4. Avocado: Virgin oil and avocado meat

  • Avocado is probably one of my favorite fats. I eat several of them daily in fact. Like olive oil, they contain a large amount of oleic fatty acids. Oleic acid is known to decrease inflammation and lower the risk of the major lifestyle diseases plaguing us today. Avocado oil has a higher smoke point than olive oil so you can cook with the oil in addition to drizzling it over your food or use it in dressings and sauces.

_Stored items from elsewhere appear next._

--- config.mk ---
export PLATFORM = sky130hd
export DESIGN_NAME = exception_report_standby_ctl
export DESIGN_NICKNAME = d
export VERILOG_FILES = /design/src/pkg/exc_pkg.sv /design/src/core/exception_report_standby_ctl.sv /design/src/core/tick_gen.sv /design/src/core/tick_timer.sv
export VERILOG_INCLUDE_DIRS = /design/src /design/src/pkg
export SDC_FILE = /design/constraint.sdc
export NUM_CORES = 1
export LEC_CHECK = 0
export ABC_CLOCK_PERIOD_IN_PS = 3330
export BUFFER_PORTS_ARGS = -buffer_cell sky130_fd_sc_hd__buf_2
export CORE_AREA = 2 2 160 162
export CTS_BUF_LIST = sky130_fd_sc_hd__clkbuf_8
export DETAILED_ROUTE_END_ITERATION = 8
export DIE_AREA = 0 0 162 164
export GPL_TIMING_DRIVEN = 0
export PLACE_DENSITY = 0.89
export SLEW_MARGIN = 20
export SYNTH_ARGS = -nofsm -noshare
export SYNTH_HDL_FRONTEND = slang
export SYNTH_SLANG_ARGS = --single-unit
--- constraint.sdc ---
create_clock -name clock -period 3.33 [get_ports clock]
set_input_delay 0.4995 -clock clock [delete_from_list [all_inputs] [get_ports clock]]
set_output_delay 0.4995 -clock clock [all_outputs]
set_load 0.05 [all_outputs]
--- src/pkg/exc_defines.svh ---
// Purpose: offsets, field positions, reset values and timing counts
// Assumes: 25 MHz clock, 32-bit register port
// Notes: reserved bits read as zero
//
// Contract
// RULE1: port page reports protocol identifier one
// RULE2: initiator writes zero synchronous transfer timeout
// RULE3: initiator keeps idle bit and timer zero
// RULE4: standby bit enables standby timer use
// RULE5: standby timer counts 100 ms inactivity
// RULE6: warning enable gates temperature warnings
// RULE7: overtemperature reports sense 01h/0Bh/01h
// RULE8: exception disable stops all exception operations
// RULE9: exceptions enabled select reporting method
// RULE10: method ignored when disabled, warnings off
// RULE11: test bit issues false failure 5DFFh
// RULE12: background enable bit drives background functions
// RULE13: error logging and performance bits ignored
// RULE14: method zero silent, method one unsupported
// RULE15: method 2 unit attention, command not run
// RULE16: method 3 recovered error if post-error
// RULE17: method 4 recovered error always
// RULE18: method 5 no sense after completion
// RULE19: method 6 reports only on request sense
// RULE20: reports spaced by interval timer units
// RULE21: interval zero reports only once
// RULE22: report count limits, zero unlimited
// RULE23: methods seven to fifteen rejected illegal
// RULE24: commands restart standby count and wake; here every command restarts, only media commands wake
`ifndef EXC_DEFINES_SVH
`define EXC_DEFINES_SVH
`define ADDR_PORT_CTL 4'h0
`define ADDR_POWER_CTL 4'h1
`define ADDR_STANDBY_TMR 4'h2
`define ADDR_EXC_CTL 4'h3
`define ADDR_INTERVAL 4'h4
`define ADDR_REPORT_CNT 4'h5
`define ADDR_STATUS 4'h6
`define ADDR_SENSE 4'h7
`define PROTOCOL_ID 4'h1
`define BIT_STANDBY 0
`define BIT_IDLE 1
`define BIT_ERROR_LOG 0
`define BIT_TEST 2
`define BIT_EXC_DIS 3
`define BIT_WARN_EN 4
`define BIT_BG_EN 5
`define BIT_PERFORMANCE 7
`define FLD_METHOD_LSB 8
`define EXC_CTL_RESET 32'h0000_0008
`define KEY_NO_SENSE 4'h0
`define KEY_RECOVERED 4'h1
`define KEY_UNIT_ATTN 4'h6
`define ASC_TEMP 8'h0b
`define ASCQ_TEMP 8'h01
`define ASC_FAIL 8'h5d
`define ASCQ_TEST 8'hff
`define TICK_MS 100
`define CLOCK_KHZ 25000
`define TICK_CYCLES (`TICK_MS * `CLOCK_KHZ)
`endif

--- src/pkg/exc_pkg.sv ---
// Purpose: types shared by the exception and standby logic
// Assumes: nothing
// Notes: method codes as carried on the page
package exc_pkg;
  typedef enum logic [3:0] {
    M_NONE = 4'h0, M_ASYNC = 4'h1, M_UNIT_ATTN = 4'h2, M_COND_REC = 4'h3,
    M_UNCOND_REC = 4'h4, M_NO_SENSE = 4'h5, M_ON_REQUEST = 4'h6
  } method_t;
  typedef enum {PW_ACTIVE, PW_STANDBY} power_t;
endpackage

--- src/core/exception_report_standby_ctl.sv ---
// Purpose: port, power and exception page state; standby and report scheduling
// Assumes: command decode outside; events and pins already in clock domain
// Notes: register port answers reads one cycle later
//
// The register offsets and the strobed register port were decided locally.
`timescale 1ns/100ps
`default_nettype none
`include "exc_defines.svh"
module exception_report_standby_ctl #(
  parameter int TICK_CYCLES = `TICK_CYCLES
) (
  input wire logic clock,
  input wire logic rst_n,
  input wire logic [3:0] addr,
  input wire logic [31:0] wdata,
  input wire logic wr,
  input wire logic rd,
  output logic [31:0] rdata,
  output logic page_reject,
  input wire logic temp_over,
  input wire logic fail_predict,
  input wire logic per_bit,
  input wire logic cmd_start,
  input wire logic cmd_done,
  input wire logic cmd_media,
  input wire logic req_sense,
  output logic cmd_block,
  output logic report_valid,
  output logic [3:0] sense_key,
  output logic [7:0] sense_asc,
  output logic [7:0] sense_ascq,
  output logic standby,
  output logic background_on,
  output logic log_save_enable
);
  initial
  begin
    if (TICK_CYCLES < 2)
      $error("tick period below two cycles");
  end
  // ------------------------------------------------------------
  // register state
  // ------------------------------------------------------------
  logic standby_en_r;
  logic [31:0] standby_tmr_r;
  logic [31:0] exc_ctl_r;
  logic [31:0] interval_r;
  logic [31:0] report_cnt_r;
  logic [31:0] rdata_r;
  logic reject_r;

  wire wr_port = wr && addr == `ADDR_PORT_CTL;
  wire wr_pow = wr && addr == `ADDR_POWER_CTL;
  wire wr_sby = wr && addr == `ADDR_STANDBY_TMR;
  wire wr_exc = wr && addr == `ADDR_EXC_CTL;
  wire wr_int = wr && addr == `ADDR_INTERVAL;
  wire wr_cnt = wr && addr == `ADDR_REPORT_CNT;
  wire [3:0] new_method = wdata[`FLD_METHOD_LSB +: 4];
  wire method_bad = new_method > 4'(exc_pkg::M_ON_REQUEST); // see RULE23
  // performance and error-logging bits kept for read-back only
  wire [31:0] exc_keep = {20'h0_0000, new_method, wdata[7:0]} &
    32'h0000_0fbd; // see RULE13

  wire exc_dis = exc_ctl_r[`BIT_EXC_DIS];
  wire warn_en = exc_ctl_r[`BIT_WARN_EN];
  wire test_on = exc_ctl_r[`BIT_TEST];
  wire [3:0] method = exc_ctl_r[`FLD_METHOD_LSB +: 4];
  wire method_used = !(exc_dis && !warn_en); // see RULE10

  always_ff @(posedge clock or negedge rst_n)
  begin
    if (!rst_n)
    begin
      standby_en_r <= 1'b0;
      standby_tmr_r <= 32'h0000_0000;
      exc_ctl_r <= `EXC_CTL_RESET;
      interval_r <= 32'h0000_0000;
      report_cnt_r <= 32'h0000_0000;
    end
    else
    begin
      if (wr_pow)
        standby_en_r <= wdata[`BIT_STANDBY]; // see RULE4
      if (wr_sby)
        standby_tmr_r <= wdata;
      if (wr_exc && !method_bad)
        exc_ctl_r <= exc_keep;
      if (wr_int)
        interval_r <= wdata;
      if (wr_cnt)
        report_cnt_r <= wdata;
    end
  end

  // page writes with nonzero must-be-zero fields raise page_reject; a power write still loads its standby bit
  wire bad_port = wr_port && wdata[31:16] != 16'h0000; // see RULE2
  wire bad_pow = wr_pow && wdata[`BIT_IDLE]; // see RULE3
  wire bad_exc = wr_exc && method_bad; // see RULE23

  always_ff @(posedge clock or negedge rst_n)
  begin
    if (!rst_n)
      reject_r <= 1'b0;
    else
      reject_r <= bad_port || bad_pow || bad_exc;
  end
  assign page_reject = reject_r;

  // ------------------------------------------------------------
  // timers
  // ------------------------------------------------------------
  logic tick;
  tick_gen #(.CYCLES(TICK_CYCLES)) u_tick (
    .clock(clock),
    .rst_n(rst_n),
    .tick(tick)
  );

  logic standby_r;
  logic sby_expired;
  wire sby_load = cmd_start || wr_sby || wr_pow; // see RULE24
  tick_timer #(.W(32)) u_sby (
    .clock(clock),
    .rst_n(rst_n),
    .tick(tick),
    .load(sby_load),
    .value(wr_sby ? wdata : standby_tmr_r),
    .expired(sby_expired)
  );
  always_ff @(posedge clock or negedge rst_n)
  begin
    if (!rst_n)
      standby_r <= 1'b0;
    else if (!standby_en_r || (cmd_start && cmd_media))
      standby_r <= 1'b0; // see RULE4
    else if (sby_expired && !sby_load && tick)
      standby_r <= 1'b1; // see RULE5
  end
  assign standby = standby_r;

  // ------------------------------------------------------------
  // exception conditions
  // ------------------------------------------------------------
  logic pend_r;
  logic [7:0] asc_r;
  logic [7:0] ascq_r;
  logic [31:0] sent_r;
  logic once_done_r;
  logic int_expired;
  logic report_fire;
  wire exc_on = !exc_dis; // see RULE9
  wire temp_ev = temp_over && warn_en && exc_on; // see RULE6
  wire fail_ev = fail_predict && exc_on;
  wire test_ev = test_on && exc_on; // see RULE11
  wire any_ev = temp_ev || fail_ev || test_ev;
  wire cnt_left = report_cnt_r == 32'h0000_0000 || sent_r < report_cnt_r; // see RULE22
  wire once_ok = interval_r != 32'h0000_0000 || !once_done_r; // see RULE21
  wire may_report = pend_r && int_expired && cnt_left && once_ok && method_used &&
    exc_on;

  tick_timer #(.W(32)) u_int (
    .clock(clock),
    .rst_n(rst_n),
    .tick(tick),
    .load(report_fire),
    .value(interval_r),
    .expired(int_expired)
  ); // see RULE20

  always_ff @(posedge clock or negedge rst_n)
  begin
    if (!rst_n)
    begin
      pend_r <= 1'b0;
      asc_r <= 8'h00;
      ascq_r <= 8'h00;
    end
    else if (any_ev)
    begin
      pend_r <= 1'b1; // new event wins over a clear in the same cycle
      asc_r <= temp_ev ? `ASC_TEMP : `ASC_FAIL; // see RULE7
      ascq_r <= temp_ev ? `ASCQ_TEMP : (test_ev ? `ASCQ_TEST : 8'h00);
    end
    // level test: a clear written while the test event still stands is not lost
    else if (!exc_on || (ascq_r == `ASCQ_TEST && !test_on))
      pend_r <= 1'b0; // see RULE8, RULE11
  end

  // ------------------------------------------------------------
  // delivery per method
  // ------------------------------------------------------------
  wire m_ua = method == 4'(exc_pkg::M_UNIT_ATTN);
  wire m_cr = method == 4'(exc_pkg::M_COND_REC) && per_bit; // see RULE16
  wire m_ur = method == 4'(exc_pkg::M_UNCOND_REC); // see RULE17
  wire m_ns = method == 4'(exc_pkg::M_NO_SENSE); // see RULE18
  wire m_rq = method == 4'(exc_pkg::M_ON_REQUEST); // see RULE19
  // methods zero and one never deliver, see RULE14
  wire deliver_ua = may_report && m_ua && cmd_start; // see RULE15
  wire deliver_after = may_report && (m_cr || m_ur || m_ns) && cmd_done;
  wire deliver_req = may_report && m_rq && req_sense;
  assign report_fire = deliver_ua || deliver_after || deliver_req;
  wire [3:0] key_sel = m_ua ? `KEY_UNIT_ATTN :
    ((m_cr || m_ur) ? `KEY_RECOVERED : `KEY_NO_SENSE);

  logic valid_r;
  logic [3:0] key_r;
  logic [7:0] asc_o_r;
  logic [7:0] ascq_o_r;
  always_ff @(posedge clock or negedge rst_n)
  begin
    if (!rst_n)
    begin
      valid_r <= 1'b0;
      key_r <= 4'h0;
      asc_o_r <= 8'h00;
      ascq_o_r <= 8'h00;
      sent_r <= 32'h0000_0000;
      once_done_r <= 1'b0;
    end
    else
    begin
      valid_r <= report_fire;
      if (report_fire)
      begin
        key_r <= key_sel;
        asc_o_r <= asc_r;
        ascq_o_r <= ascq_r;
        sent_r <= sent_r + 32'h0000_0001;
        once_done_r <= 1'b1;
      end
      else if (wr_exc || wr_int || wr_cnt)
      begin
        sent_r <= 32'h0000_0000;
        once_done_r <= 1'b0;
      end
    end
  end
  assign report_valid = valid_r;
  assign sense_key = key_r;
  assign sense_asc = asc_o_r;
  assign sense_ascq = ascq_o_r;
  assign cmd_block = deliver_ua; // see RULE15
  assign background_on = exc_ctl_r[`BIT_BG_EN]; // see RULE12
  assign log_save_enable = exc_on; // see RULE8

  // ------------------------------------------------------------
  // read path
  // ------------------------------------------------------------
  wire [31:0] status_w = {28'h000_0000, once_done_r, pend_r, 1'b0, standby_r};
  wire [31:0] sel_w =
    addr == `ADDR_PORT_CTL ? {28'h000_0000, `PROTOCOL_ID} : // see RULE1
    addr == `ADDR_POWER_CTL ? {31'h0000_0000, standby_en_r} :
    addr == `ADDR_STANDBY_TMR ? standby_tmr_r :
    addr == `ADDR_EXC_CTL ? exc_ctl_r :
    addr == `ADDR_INTERVAL ? interval_r :
    addr == `ADDR_REPORT_CNT ? report_cnt_r :
    addr == `ADDR_STATUS ? status_w :
    addr == `ADDR_SENSE ? {12'h000, key_r, asc_o_r, ascq_o_r} : 32'h0000_0000;
  always_ff @(posedge clock or negedge rst_n)
  begin
    if (!rst_n)
      rdata_r <= 32'h0000_0000;
    else
      rdata_r <= rd ? sel_w : 32'h0000_0000;
  end
  assign rdata = rdata_r;
endmodule
`default_nettype wire

--- src/core/tick_gen.sv ---
// Purpose: one-cycle pulse every 100 ms
// Assumes: single clock
// Notes: period is a parameter so simulation can shorten it
`timescale 1ns/100ps
`default_nettype none
`include "exc_defines.svh"
module tick_gen #(
  parameter int CYCLES = `TICK_CYCLES
) (
  input wire logic clock,
  input wire logic rst_n,
  output logic tick
);
  initial
  begin
    if (CYCLES < 2)
      $error("tick_gen: CYCLES too small");
  end
  logic [31:0] cnt_r;
  wire last = (cnt_r == 32'(CYCLES - 1));
  always_ff @(posedge clock or negedge rst_n)
  begin
    if (!rst_n)
      cnt_r <= 32'h0000_0000;
    else
      cnt_r <= last ? 32'h0000_0000 : cnt_r + 32'h0000_0001;
  end
  assign tick = last;
endmodule
`default_nettype wire

--- src/core/tick_timer.sv ---
// Purpose: down counter in ticks, restartable, expiry level
// Assumes: tick is a one-cycle pulse
// Notes: load of zero expires at once
`timescale 1ns/100ps
`default_nettype none
module tick_timer #(
  parameter int W = 32
) (
  input wire logic clock,
  input wire logic rst_n,
  input wire logic tick,
  input wire logic load,
  input wire logic [W-1:0] value,
  output logic expired
);
  initial
  begin
    if (W < 1)
      $error("tick_timer: bad width");
  end
  logic [W-1:0] cnt_r;
  always_ff @(posedge clock or negedge rst_n)
  begin
    if (!rst_n)
      cnt_r <= '0;
    else if (load)
      cnt_r <= value;
    else if (tick && cnt_r != '0)
      cnt_r <= cnt_r - 1'b1;
  end
  assign expired = (cnt_r == '0);
endmodule
`default_nettype wire

==> results of run 1 <==
-- registers in the layout (all words and copies together) (netlist names) --
name	cells
page_reject	1
ascq_r	2
report_cnt_r	32
sense_asc	3
rdata	32
sense_ascq	2
pend_r	1
sense_key	2
u_sby.cnt_r	32
standby_en_r	1
sent_r	32
standby	1
u_int.cnt_r	32
standby_tmr_r	32
report_valid	1
once_done_r	1
u_tick.cnt_r	32
exc_ctl_r	10
asc_r	3
interval_r	32
-- synthesized netlist by cell type (4+ instances only) --
cell type	n	share of area
inv_1	77	0.020
or3_1	23	0.0098
and3_1	13	0.0056
mux2_2	113	0.087
nand2b_1	6	0.0026
o21a_1	5	0.0026
a21o_1	15	0.0077
o22a_1	4	0.0024
nor4_1	37	0.016
o22ai_1	10	0.0043
a21oi_1	68	0.023
a22oi_1	10	0.0051
nor3_1	32	0.011
o21ai_1	31	0.011
nand2_1	137	0.035
nor4b_1	5	0.0030
o2bb2ai_1	6	0.0036
a21boi_0	6	0.0031
ha_1	35	0.030
a222oi_1	15	0.010
nand4_1	28	0.012
or2_2	8	0.0034
a211oi_1	4	0.0021
clkbuf_1	40	0.010
o21ai_0	87	0.030
or4_1	11	0.0056
and2_1	14	0.0060
nand3_1	40	0.014
xnor2_1	34	0.020
dfrtp_1	283	0.48
xor2_1	19	0.011
o31ai_1	4	0.0021
nor2_1	122	0.031
and4_1	5	0.0030
a2bb2oi_1	4	0.0024
a22o_1	6	0.0036
mux2i_1	24	0.016
nor2b_1	8	0.0034
buf_2	5	0.0017
buf_4	15	0.0077
a31oi_1	6	0.0026
nor3b_1	5	0.0026
buf_1	10	0.0026
-- final timing paths --
kind,start,end,slack (ns),depth (start not counted)
max reg2reg,u_int.cnt_r[5],sense_asc[1],-0.11,9
min reg2reg,asc_r[3],asc_r[3],0.47,1
max in group asynchronous,rst_n,report_cnt_r[23],1.68,4
max,report_cnt_r[23],cmd_block,-0.41,10
min in group asynchronous,rst_n,sent_r[3],0.47,2
min,cmd_media,standby,0.18,4
-- cell type report --
type	count	share of cell area
multi-input cells	1042	0.413
repair buffers	135	0.0503
inverters	77	0.0169
plain buffers	70	0.0201
well taps	330	0.0241
flip-flops and latches	284	0.416
clock buffers	60	0.0483
clock inverters	25	0.0114
-- routing by layer --
metal	vias up	global-route usage
li1	5658	-
met2	908	0.546
met3	274	0.0727
met5	-	0
met4	0	0.194
met1	6336	0.411
-- repair_timing --
action	in CTS	in global routing
endpoints found under the setup margin	67	78
gates resized for setup	29	18
setup buffers	22	8
pin swaps	10	14
hold buffers	1	0
endpoints found under the hold margin	58	0
gates cloned	0	1
-- metrics by stage --
step / instance area, um^2 / total power [mW]
2_1_floorplan: 14600 / 5.16
3_3_place_gp: 15600 / 5.65
3_5_place_dp: 15700 / 5.75
4_1_cts: 17000 / 9.04
5_1_grt: 17100 / 9.46
6_report: 17100 / 9.14
-- power groups by stage --
stage | sequential [mW] | clock [mW] | combinational [mW]
2_1_floorplan | 4.26 | 0 | 0.894
3_3_place_gp | 4.35 | 0 | 1.31
3_5_place_dp | 4.37 | 0 | 1.38
4_1_cts | 4.33 | 3.32 | 1.39
5_1_grt | 4.40 | 3.49 | 1.56
6_report | 4.38 | 3.31 | 1.45
-- worst register-to-register path: stages (launching register included) --
cell and delay, ns:
dfrtp_1 0.41, or4_4 0.58, buf_4 0.19, nor4_4 0.54
nand4_1 0.26, or2_2 0.36, a2111oi_4 0.19, buf_4 0.20
buf_4 0.24, mux2_2 0.37
-- logic make-up (layout without fill, tap and decap cells) --
| group | Yosys count | count (layout) | share of synthesized area |
|---|---|---|---|
| simple gates | 509 | 509 | 0.174 |
| fa+ha+maj | 35 | 35 | 0.0299 |
| mux | 138 | 138 | 0.105 |
| other cells | 1 | 3 | 0.000256 |
| flops | 284 | 284 | 0.486 |
| buf+inv | 147 | 367 | 0.0420 |
| compound gates | 304 | 304 | 0.132 |
| xor+xnor | 53 | 53 | 0.0317 |
==> qor.txt, run 1 <==
Die Ht: 164 um
Post-synth ARST share: 1.00
setup slack after layout: -0.411 ns
Static Leak: 7.66 nW
total number of yosys warnings: 0
Worst Tran Pin Value: 0.880 ns
ant diodes: 0
filler instances: 1761
Vias/cell: 6.51
met3 wire length: 4540 um
Die Wd: 162 um
final worst-path cycle share: 1.12
Clock Tree Buf Depth: 3
Hold Slack: 0.182 ns
Starting Density: 0.590
CTS tree: yes
crit path kind: reg -> out
fin cells: 2023
first-pass GRT wire length: 69500 um
Core Rows: 58
area of the mapped netlist: 14600 um^2
storage element area: 7110 um^2
CP Launch Type: flip-flop
Mapped Avg Cell Area: 9.95 um^2
largest net degree at the start of global routing: 82
Rel. slew slack: 0.409
most common cell after layout, fill and taps aside: dfrtp_1
Layout Utilization: 0.690
IO buf count: 101
antenna violations before repair: 0
status: finished with violations
RSZ-0062 raised after global routing: yes
delay-heaviest family, CP: compound AO/OA/AOI/OAI gates
VDD IR max: 0.395 mV
root buf cell: clkbuf_8
vias in the first global route: 13200
CP Max Fanout: 4
Buf/Inv on CP: 3
post-DR wirelength/cell: 22.4 um
post-layout net count: 1738
Top Layer Used: met4
gpl congestion: 0.976
residual DRC count: 0
antenna-violating nets left: 0
Die ar.: 26600 um^2
M1 WL: 16400 um
Post-Place Setup Slack: -0.524 ns
Core Region: 24800 um^2
Psw: 2.79 mW
share of layout cells above drive strength 1: 0.230
commonest non-fill, non-tap cells in the layout: dfrtp_1, nand2_1, nor2_1
CTS clk-pin slew, worst paths: 0.07 ns
clock sink total: 284
dpl cells: 1908
failing checks: negative setup slack
Max Cap Violations: 0
sw frac: 0.305
Crit. End Element: output pin
number of enable flip-flop cells after synthesis: 0
Max Fclk: 267 MHz
Post-Route WL: 45400 um
Global Route Usage Sum: 0.334
count of different cell masters after synthesis: 69
number of setup violations in the final report: 12
Hold Crit Class: in -> reg
#FFs+latches synth: 284
Arr. time, crit path: 3.24 ns
HPWL after DPL: 30700 um
Worst path slowest cell: dfrtp_2
global route overflow: 0
Clk pwr share: 0.363
CP cell instances: inv_1 -> ha_1 -> a41oi_1 -> o21ai_1 -> a221oi_2 -> a21oi_2 -> a2111oi_4 -> buf_4 -> and4b_2 -> buf_8
Final Skew: 0.0169 ns
combinational share of power: 0.158
PwrDens: 534 nW/um^2
CTS Buf Count: 46
Slew Viols, Final: 0
ys flop type: dfrtp_1
sequential power share: 0.479
DR iter-0 viols: 1820
fin crit period: 3.74 ns
P&R area growth vs syn: 16.9%
TNS Setup: -1.29 ns
multi-input gate area in the final layout: 7070 um^2
I/O pins: 105
Worst path max stage delay: 0.43 ns
Skew-Pair Late Insertion Delay: 0.58 ns
routed via count: 13200
met2 routed WL: 21400 um
WP data required: 2.83 ns
Final Hold Viols: 0
H-Tree Level Count: 2
Mapped Cells: 1471
DRT Pass-1 Iters: 8
Seq/Total Area, Yosys: 0.486
P_int: 6.35 mW
No activity file was read; power rests on OpenSTA's default activity.
==> run 2: changes to the inputs <==
--- a/config.mk
+++ b/config.mk
@@ -12,8 +12,8 @@
 export CTS_BUF_LIST = sky130_fd_sc_hd__clkbuf_8
 export DETAILED_ROUTE_END_ITERATION = 8
 export DIE_AREA = 0 0 162 164
-export GPL_TIMING_DRIVEN = 0
 export PLACE_DENSITY = 0.89
+export RECOVER_POWER = 100
 export SLEW_MARGIN = 20
 export SYNTH_ARGS = -nofsm -noshare
 export SYNTH_HDL_FRONTEND = slang
==> run 2 against run 1 <==
Effect of this change:
- the run ends with max-capacitance violations, max-slew violations, negative setup slack left
- global-route usage down 1.2 points
- clock skew up 0.012 ns
- first-iteration DRC count down 16%
- critical endpoint unchanged
- clock power down 2%
- sequential power about the same
- highest routed layer unchanged
- critical path depth down 3
- non-clock buffer count down 27
- via count down 1.0%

  • Avocados are intensely nutrient rich. Aside from their load of good fats, they contain fiber, B vitamins including folate, vitamin E, vitamin C and minerals like potassium, magnesium, and zinc. Because of this amazing synergy, it is not surprising that they’ve been associated with weight loss, lowered risk of heart disease, improved insulin levels and overall less risk of metabolic syndrome. As someone personally invested in heart health, I find their nutrition profile a saving grace for my interest in foods that are cardioprotective. The literature is really exciting about avocado’s raising HDL levels and decreasing triglycerides. It’s time to stop fearing these good fats and instead, it’s time to celebrate them!